» **WHAT NEEDS TO BE DONE**
The required output is the line containing "Most frequent cell" and every line after it, transcribed exactly through the end of the data below.

..........

This design comes from an exercise in tuning for small area on the open sky130 flow, not from production work. In this exercise RTL edits were held to simulation tests only and were not proved equivalent to the original. No activity file was given, so power comes from the tool's default toggle rates.

==> flow/design.v <==
module flexpipe_top (
    input  logic                   clk,
    input  logic                   rst_n,
    input  logic                   dbg_mode,
    output logic [31:0]            dbg_cycle_count,
    input  logic [63:0]            s_axi_awaddr,
    input  logic                   s_axi_awvalid,
    output logic                   s_axi_awready,
    input  logic [31:0]            s_axi_wdata,
    input  logic [3:0]             s_axi_wstrb,
    input  logic                   s_axi_wvalid,
    output logic                   s_axi_wready,
    output logic [1:0]             s_axi_bresp,
    output logic                   s_axi_bvalid,
    input  logic                   s_axi_bready,
    input  logic                   core_idle,
    input  logic                   core_pipeline_drained,
    input  logic                   flip_ack,
    output logic                   request_flip,
    output logic [196:0]           active_config,
    output logic                   layer_start_pulse,
    input  logic [108:0]           core_mem_req,
    input  logic                   core_mem_req_valid,
    output logic                   core_mem_req_ready,
    output logic [267:0]           core_mem_resp,
    output logic                   core_mem_resp_valid,
    output logic [108:0]           mem_master_req,
    output logic                   mem_master_valid,
    input  logic                   mem_master_ready,
    input  logic [267:0]           mem_master_resp,
    input  logic                   mem_master_resp_valid
);
    logic [31:0] dbg_q;
    always @(posedge clk or negedge rst_n) begin
        if (!rst_n)        dbg_q <= 32'd0;
        else if (dbg_mode) dbg_q <= dbg_q + 32'd1;
    end
    assign dbg_cycle_count = dbg_q;
    logic        axi_w, axi_b;
    logic [1:0]  widx;
    logic        wr;
    assign wr = axi_w & s_axi_wvalid;
    always @(posedge clk or negedge rst_n) begin
        if (!rst_n) begin
            axi_w <= 1'b0;
            axi_b <= 1'b0;
            widx  <= 2'd0;
        end else begin
            axi_w <= axi_w ? ~s_axi_wvalid : (~axi_b & s_axi_awvalid);
            axi_b <= axi_b ? ~s_axi_bready : wr;
            if (wr) widx <= widx + 2'd1;
        end
    end
    assign s_axi_awready = ~(axi_w | axi_b);
    assign s_axi_wready  = axi_w;
    assign s_axi_bvalid  = axi_b;
    assign s_axi_bresp   = 2'b00;
    logic [31:0] sh_cc, sh_cb, sh_pw, sh_ds;
    always @(posedge clk) begin
        if (wr && widx == 2'd0) sh_cc <= s_axi_wdata;
        if (wr && widx == 2'd1) sh_cb <= s_axi_wdata;
        if (wr && widx == 2'd2) sh_pw <= s_axi_wdata;
        if (wr && widx == 2'd3) sh_ds <= s_axi_wdata;
    end
    logic        sh_valid, flip_req, start_pulse, act_valid;
    logic [3:0]  epoch;
    logic [31:0] act_cc, act_cb, act_pw, act_ds;
    logic        no_outstanding_active;
    logic        flip;
    assign flip = flip_req & flip_ack;
    always @(posedge clk or negedge rst_n) begin
        if (!rst_n) begin
            sh_valid    <= 1'b0;
            flip_req    <= 1'b0;
            start_pulse <= 1'b0;
            act_valid   <= 1'b0;
            epoch       <= 4'd0;
            act_cc      <= 32'd0;
            act_cb      <= 32'd0;
            act_pw      <= 32'd0;
            act_ds      <= 32'd0;
        end else begin
            sh_valid    <= ~flip & (sh_valid | (wr & widx == 2'd3));
            flip_req    <= flip_req ? ~flip_ack
                                    : (sh_valid & core_idle & core_pipeline_drained & no_outstanding_active);
            start_pulse <= flip;
            if (flip) begin
                act_valid <= 1'b1;
                epoch     <= epoch + 4'd1;
                act_cc    <= sh_cc;
                act_cb    <= sh_cb;
                act_pw    <= sh_pw;
                act_ds    <= sh_ds;
            end
        end
    end
    assign request_flip      = flip_req;
    assign layer_start_pulse = start_pulse;
    assign active_config     = {act_cc, act_cb, act_pw, act_ds, 64'd0, act_valid, epoch};
    logic [7:0] act_cnt;
    logic       core_dec;
    assign core_dec = mem_master_resp_valid & mem_master_resp[1] & ~mem_master_resp[11]
                    & (act_cnt != 8'd0);
    always @(posedge clk or negedge rst_n) begin
        if (!rst_n)                                         act_cnt <= 8'd0;
        else if (core_dec)                                  act_cnt <= act_cnt - 8'd1;
        else if (core_mem_req_valid && mem_master_ready)    act_cnt <= act_cnt + 8'd1;
    end
    assign no_outstanding_active = (act_cnt == 8'd0);
    logic s_pr, s_pw, s_dr, s_dw, s_done;
    logic idle, pf_valid, pf_grant, pf_resp, ep_ok, id_ok;
    logic ptr_hit, data_last, data_hit, more, abort;
    logic [3:0]  walk_epoch;
    logic [31:0] walk_cnt, walk_max;
    logic [63:0] data_addr;
    assign idle      = ~(s_pr | s_pw | s_dr | s_dw | s_done);
    assign pf_valid  = s_pr | s_dr;
    assign pf_grant  = pf_valid & ~core_mem_req_valid & mem_master_ready;
    assign pf_resp   = mem_master_resp_valid & mem_master_resp[11];
    assign ep_ok     = (mem_master_resp[5:2] == epoch);
    assign id_ok     = (mem_master_resp[10:6] == 5'd0);
    assign ptr_hit   = s_pw & pf_resp & ep_ok & id_ok;
    assign data_last = s_dw & pf_resp & ep_ok & mem_master_resp[1];
    assign data_hit  = data_last & id_ok;
    assign more      = (walk_cnt != walk_max);
    assign abort     = ~idle & start_pulse;
    assign walk_epoch = epoch - {3'd0, start_pulse};
    always @(posedge clk or negedge rst_n) begin
        if (!rst_n) begin
            s_pr   <= 1'b0;
            s_pw   <= 1'b0;
            s_dr   <= 1'b0;
            s_dw   <= 1'b0;
            s_done <= 1'b0;
        end else begin
            s_pr   <= ~abort & ((idle & sh_valid) | (s_pr & ~pf_grant) | (data_hit & more));
            s_pw   <= ~abort & ((s_pr & pf_grant) | (s_pw & ~ptr_hit));
            s_dr   <= ~abort & (ptr_hit | (s_dr & ~pf_grant));
            s_dw   <= ~abort & ((s_dr & pf_grant) | (s_dw & ~data_hit));
            s_done <= ~abort & ((data_hit & ~more) | (s_done & sh_valid));
        end
    end
    always @(posedge clk) begin
        if (idle) begin
            walk_cnt <= 32'd0;
            walk_max <= sh_pw;
        end else if (data_last && more) begin
            walk_cnt <= walk_cnt + 32'd1;
        end
    end
    always @(posedge clk) begin
        data_addr <= ({64{s_pw}} & mem_master_resp[75:12]) | ({64{s_dr}} & data_addr);
    end
    logic [108:0] pf_req;
    assign pf_req = {({64{s_pr}} & {29'd0, walk_cnt, 3'd0}) | ({64{s_dr}} & data_addr),
                     26'd0, s_dr, 1'b0, s_pr, 3'd0,
                     pf_valid, 5'd0,
                     {4{pf_valid}} & walk_epoch,
                     s_dr, s_pr,
                     1'b0};
    assign mem_master_valid   = core_mem_req_valid | pf_valid;
    assign mem_master_req     = core_mem_req_valid ? {core_mem_req[108:13], 1'b0, core_mem_req[11:0]}
                                                   : pf_req;
    assign core_mem_req_ready = core_mem_req_valid & mem_master_ready;
    assign core_mem_resp       = mem_master_resp;
    assign core_mem_resp_valid = mem_master_resp_valid & ~mem_master_resp[11];
endmodule
From an optimization exercise on the open Yosys and OpenROAD flow, aimed at small area, a short achievable clock period and few clock cycles; shortcuts taken in it are not production practice.
Power and IR drop assume default switching activity.

==> run G: inputs <==
## pool1_top
module pool1_top (
    input  wire        clk,
    input  wire        rst,
    input  wire [31:0] in_data,
    input  wire        in_valid,
    output wire        in_read,
    output wire [31:0] out_data,
    output wire        out_write,
    input  wire        out_ready
);
    localparam W  = 29;
    localparam NR = 14;          
    localparam RW = 16 * W;      
    reg  [NR*RW-1:0]  lb;        
    reg  [8:0]        cnt;       
    reg               odd;       
    reg  [W-1:0]      res;       
    reg               res_v;
    reg  [W-1:0]      sk;        
    reg               sk_v;
    reg  [3:0]        pause;     
    reg               go;        
    wire ph   = cnt[4];          
    wire free = ~odd & (cnt == 9'd0);
    wire run = in_valid & go;
    pool1_and u_in_read   (.a(in_valid), .b(go),        .y(in_read));
    pool1_and u_out_write (.a(res_v),    .b(out_ready), .y(out_write));
    assign out_data  = {3'b000, res};
    wire [W-1:0] xr   = in_data[W-1:0];
    wire         xneg = in_data[31];
    wire         xsat = ~in_data[31] & (in_data[30] | in_data[29]);
    wire [W-1:0] x    = xneg ? {W{1'b0}} : xsat ? {W{1'b1}} : xr;
    wire [W-1:0] first = lb[RW-1 -: W];          
    wire [W-1:0] last  = lb[NR*RW-1 -: W];       
    wire         ge_f  = first >= xr;
    wire         ge_l  = last  >= xr;
    wire [W-1:0] m_f   = xsat ? {W{1'b1}} : (xneg | ge_f) ? first : xr;
    wire [W-1:0] m_l   = xsat ? {W{1'b1}} : (xneg | ge_l) ? last  : xr;
    wire shift = run & ~(odd ^ ph);              
    reg  [W-1:0] ring_in [0:NR-1];
    integer k;
    always @(*) begin
        ring_in[0] = (run & ~odd) ? (ph ? m_f : x) : first;
        for (k = 1; k < NR; k = k + 1)
            ring_in[k] = shift ? lb[k*RW-1 -: W] : lb[(k+1)*RW-1 -: W];
        if (run & odd & ~ph)
            ring_in[NR-1] = m_l;
    end
    always @(posedge clk)
        for (k = 0; k < NR; k = k + 1)
            lb[k*RW +: RW] <= {lb[k*RW +: RW-W], ring_in[k]};
    wire         new_r    = run & odd & ph;
    wire [W-1:0] r        = (m_l[W-1 -: 3] == 3'b111) ? {W{1'b0}} : m_l;
    wire         res_free = ~res_v | out_ready;
    always @(posedge clk) begin
        if (res_free)
            res <= sk_v ? sk : r;
        if (new_r & ~(res_free & ~sk_v))
            sk <= r;
    end
    wire       wrap    = cnt == 9'd447;
  ...
==> module pool1_top, before the edit <==
module pool1_top (
    input  wire        clk,
    input  wire        rst,
    input  wire [31:0] in_data,
    input  wire        in_valid,
    output wire        in_read,
    output wire [31:0] out_data,
    output wire        out_write,
    input  wire        out_ready
);
    localparam W  = 29;
    localparam NR = 14;          
    localparam RW = 16 * W;      
    reg  [NR*RW-1:0]  lb;        
    reg  [8:0]        cnt;       
    reg               odd;       
    reg  [W-1:0]      res;       
    reg               res_v;
    reg  [W-1:0]      sk;        
    reg               sk_v;
    reg  [3:0]        pause;     
    reg               go;        
    wire ph   = cnt[4];          
    wire free = ~odd & (cnt == 9'd0);
    wire run = in_valid & go;
    pool1_and u_in_read   (.a(in_valid), .b(go),        .y(in_read));
    pool1_and u_out_write (.a(res_v),    .b(out_ready), .y(out_write));
    assign out_data  = {3'b000, res};
    wire [W-1:0] xr   = in_data[W-1:0];
    wire         xneg = in_data[31];
    wire         xsat = ~in_data[31] & (in_data[30] | in_data[29]);
    wire [W-1:0] x    = xneg ? {W{1'b0}} : xsat ? {W{1'b1}} : xr;
    wire [W-1:0] first = lb[RW-1 -: W];          
    wire [W-1:0] last  = lb[NR*RW-1 -: W];       
    wire         ge_f  = first >= xr;
    wire         ge_l  = last  >= xr;
    wire [W-1:0] m_f   = xsat ? {W{1'b1}} : (xneg | ge_f) ? first : xr;
    wire [W-1:0] m_l   = xsat ? {W{1'b1}} : (xneg | ge_l) ? last  : xr;
    wire shift = run & ~(odd ^ ph);              
    reg  [W-1:0] ring_in [0:NR-1];
    integer k;
    always @(*) begin
        ring_in[0] = (run & ~odd) ? (ph ? m_f : x) : first;
        for (k = 1; k < NR; k = k + 1)
            ring_in[k] = shift ? lb[k*RW-1 -: W] : lb[(k+1)*RW-1 -: W];
        if (run & odd & ~ph)
            ring_in[NR-1] = m_l;
    end
    always @(posedge clk)
        for (k = 0; k < NR; k = k + 1)
            lb[k*RW +: RW] <= {lb[k*RW +: RW-W], ring_in[k]};
    wire         new_r    = run & odd & ph;
    wire [W-1:0] r        = (m_l[W-1 -: 3] == 3'b111) ? {W{1'b0}} : m_l;
    wire         res_free = ~res_v | out_ready;
    always @(posedge clk) begin
        if (res_free)
            res <= sk_v ? sk : r;
        if (new_r & ~(res_free & ~sk_v))
            sk <= r;
    end
    wire       wrap    = cnt == 9'd447;
    wire [8:0] cnt_n   = ~run ? cnt : wrap ? 9'd0 : cnt + 9'd1;
    wire       odd_n   = odd ^ (run & wrap);
    wire       res_v_n = res_free ? (sk_v | new_r) : 1'b1;
    wire       sk_v_n  = res_free ? (sk_v & new_r) : (sk_v | new_r);
    wire [3:0] pause_n = stop ? 4'd15 : (pause != 4'd0) ? pause - 4'd1 : 4'd0;
    wire       stop    = (pause == 4'd0) & ~run & ~free;
    always @(posedge clk) begin
        if (rst) begin
            cnt   <= 9'd0;
            odd   <= 1'b0;
            res_v <= 1'b0;
            sk_v  <= 1'b0;
            pause <= 4'd0;
            go    <= 1'b1;
        end else begin
            cnt   <= cnt_n;
            odd   <= odd_n;
            res_v <= res_v_n;
            sk_v  <= sk_v_n;
            pause <= pause_n;
            go    <= (pause_n == 4'd0) & ~(odd_n & cnt_n[4] & sk_v_n);
        end
    end
endmodule
==> module pool1_and, before the edit <==
module pool1_and (
    input  wire a,
    input  wire b,
    output wire y
);
    assign y = a & b;
endmodule
export LEC_CHECK = 0
export CAP_MARGIN = 20
export CORE_MARGIN = 2
export CORE_UTILIZATION = 40
export SETUP_SLACK_MARGIN = 5
export SLEW_MARGIN = 20
export SYNTH_HIERARCHICAL = 1
create_clock -name core_clock -period 11.0 [get_ports {clk}]
standard.sh (not shown) runs the stock make flow with config.mk's settings and CLKGATE_MAP_FILE= SYNTH_SCRIPT=/design/flow/synth_recipe.tcl, a recipe that flattens the netlist after the stock synthesis.
==> flow/flow/run.sh <==
#!/bin/bash
# Own layout flow: the standard flow, with port buffers of a plain buffer cell,
# larger clock-tree sink clusters and a larger setup repair margin.
export BUFFER_PORTS_ARGS="-buffer_cell sky130_fd_sc_hd__buf_4"
export CTS_ARGS="-sink_clustering_enable -repair_clock_nets -sink_clustering_size 24 -sink_clustering_max_diameter 80 -buf_list sky130_fd_sc_hd__clkbuf_16"
bash standard.sh SETUP_SLACK_MARGIN=7 finish > standard.log 2>&1
==> run H: changes against run G <==
==> flow/design.v (replaced) <==
module pool1_top (
    input  wire        clk,
    input  wire        rst,
    input  wire [31:0] in_data,
    input  wire        in_valid,
    output wire        in_read,
    output wire [31:0] out_data,
    output wire        out_write,
    input  wire        out_ready
);
    localparam W = 29;
    reg  [8:0]        cnt;       
    reg               odd;       
    reg  [16*W-1:0]   seg_a;
    reg  [192*W-1:0]  seg_b;
    reg  [16*W-1:0]   seg_c;
    reg  [W-1:0]      res;
    reg               res_v;
    reg               blk;       
    wire ph = cnt[4];            
    wire fire = in_valid & (~blk | out_ready);
    assign in_read   = fire;
    assign out_write = res_v & out_ready;
    assign out_data  = {3'b000, res};
    wire [W-1:0] xr   = in_data[W-1:0];
    wire         xneg = in_data[31];
    wire         xsat = ~in_data[31] & (in_data[30] | in_data[29]);
    wire [W-1:0] x    = xneg ? {W{1'b0}} : xsat ? {W{1'b1}} : xr;
    wire [W-1:0] a15  = seg_a[16*W-1 -: W];
    wire [W-1:0] c223 = seg_c[16*W-1 -: W];
    wire         ge_a = a15  >= xr;
    wire         ge_c = c223 >= xr;
    wire [W-1:0] m_a  = xsat ? {W{1'b1}} : (xneg | ge_a) ? a15  : xr;
    wire [W-1:0] m_c  = xsat ? {W{1'b1}} : (xneg | ge_c) ? c223 : xr;
    wire en_a = fire & (~odd | ph);
    wire en_b = fire & ~(odd ^ ph);
    wire en_c = fire & (odd | ~ph);
    wire       wrap    = cnt == 9'd447;
    wire [8:0] cnt_n   = ~fire ? cnt : wrap ? 9'd0 : cnt + 9'd1;
    wire       odd_n   = odd ^ (fire & wrap);
    wire       res_v_n = (fire & odd & ph) | (res_v & ~out_ready);
    always @(posedge clk) begin
        if (rst) begin
            cnt   <= 9'd0;
            odd   <= 1'b0;
            res_v <= 1'b0;
            blk   <= 1'b0;
        end else begin
            cnt   <= cnt_n;
            odd   <= odd_n;
            res_v <= res_v_n;
            blk   <= odd_n & cnt_n[4] & res_v_n;
        end
    end
    always @(posedge clk) begin
        if (en_a)
            seg_a <= {seg_a[15*W-1:0], ph ? m_a : x};
        if (en_b)
            seg_b <= {seg_b[191*W-1:0], a15};
        if (en_c)
            seg_c <= {seg_c[15*W-1:0], (odd & ~ph) ? m_c : seg_b[192*W-1 -: W]};
        if (fire & odd & ph)
            res <= (m_c[W-1 -: 3] == 3'b111) ? {W{1'b0}} : m_c;
    end
endmodule
SYNTH_HIERARCHICAL = not set   (was 1)
==> comparison <==
- Critical path depth: run G is lower than run H (1).
- Via count: run G is smaller than run H (24%).
- Between run H and run G, the lower global-route usage is in run G (gap 0.13 points).
- Between run G and run H, the lower sequential share of layout area is in run G (gap 6.4 points).
- In run G the non-clock buffer count is lower than in run H, by 34.
- Between run H and run G, the lower design area is in run G (gap 38%, measured against run G).
==> figures <==
Outcome: run H no timing/DRC/antenna violations; run G no timing/DRC/antenna violations
Leading area contributor after synthesis: run H sky130_fd_sc_hd__edfxtp_1; run G sky130_fd_sc_hd__dfxtp_1
Wire length of the first global-routing pass: run H 402 mm; run G 290 mm
Worst path depth: run H 4; run G 3
Worst slack after detailed placement: run H 4.94 ns; run G 4.48 ns
Switch Pwr: run H 0.00769 W; run G 0.00764 W
Number of fill cells in the layout: run H 40757; run G 29790
Most instantiated flip-flop cell in the synthesis netlist: run H sky130_fd_sc_hd__edfxtp_1; run G sky130_fd_sc_hd__dfxtp_1
Crit path buffers/inverters: run H 3; run G 2
Post-synthesis area per instance: run H 28.1 um^2; run G 18.2 um^2
Critical Path Fanout Max: run H 3; run G 2
Share of cells above drive strength 1: run H 0.0697; run G 0.126
Number of flops mapped to enable cells by yosys: run H 6525; run G 58
Most frequent cell after synthesis: run H sky130_fd_sc_hd__edfxtp_1; run G sky130_fd_sc_hd__dfxtp_1
No run of this note included a check of the RTL's function; only the layout flow was run.

-- port drivers added, routing unchanged --
In the flow no input, the clock included, has a driving cell. The finished layouts below were timed again as built, in two steps. Step 1, drivers: a clkbuf_16 drives clk and a buf_2 each remaining input, both assumed. Step 2 also shifts input and output timing later by t, the mid clock arrival at the registers, as if the neighbouring blocks saw the same clock. a / b / c = ideal / step 1 / step 2; a / b = the first two.
| run | shift t [ns] | setup WS [ns] | hold slack, ns | latest minus earliest clock arrival (ns) | slew at the worst register clock pin (ns) |
|---|---|---|---|---|---|
| run G | 1.004 | 6.250 / 6.204 / 5.795 | 0.292 / 0.292 / 0.292 | 0.065 / 0.065 | 0.09 / 0.09 |
| run H | 1.020 | 6.216 / 6.164 / 5.861 | 0.336 / 0.336 / 0.336 | 0.117 / 0.117 | 0.10 / 0.10 |
After both steps every run listed still meets setup and hold. For run G, which loses most, drivers alone change the setup slack by -0.046 ns; drivers and shift together by -0.455 ns.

..........

» **REPLY**
Most frequent cell after synthesis: run H sky130_fd_sc_hd__edfxtp_1; run G sky130_fd_sc_hd__dfxtp_1
No run of this note included a check of the RTL's function; only the layout flow was run.

-- port drivers added, routing unchanged --
In the flow no input, the clock included, has a driving cell. The finished layouts below were timed again as built, in two steps. Step 1, drivers: a clkbuf_16 drives clk and a buf_2 each remaining input, both assumed. Step 2 also shifts input and output timing later by t, the mid clock arrival at the registers, as if the neighbouring blocks saw the same clock. a / b / c = ideal / step 1 / step 2; a / b = the first two.
| run | shift t [ns] | setup WS [ns] | hold slack, ns | latest minus earliest clock arrival (ns) | slew at the worst register clock pin (ns) |
|---|---|---|---|---|---|
| run G | 1.004 | 6.250 / 6.204 / 5.795 | 0.292 / 0.292 / 0.292 | 0.065 / 0.065 | 0.09 / 0.09 |
| run H | 1.020 | 6.216 / 6.164 / 5.861 | 0.336 / 0.336 / 0.336 | 0.117 / 0.117 | 0.10 / 0.10 |
After both steps every run listed still meets setup and hold. For run G, which loses most, drivers alone change the setup slack by -0.046 ns; drivers and shift together by -0.455 ns.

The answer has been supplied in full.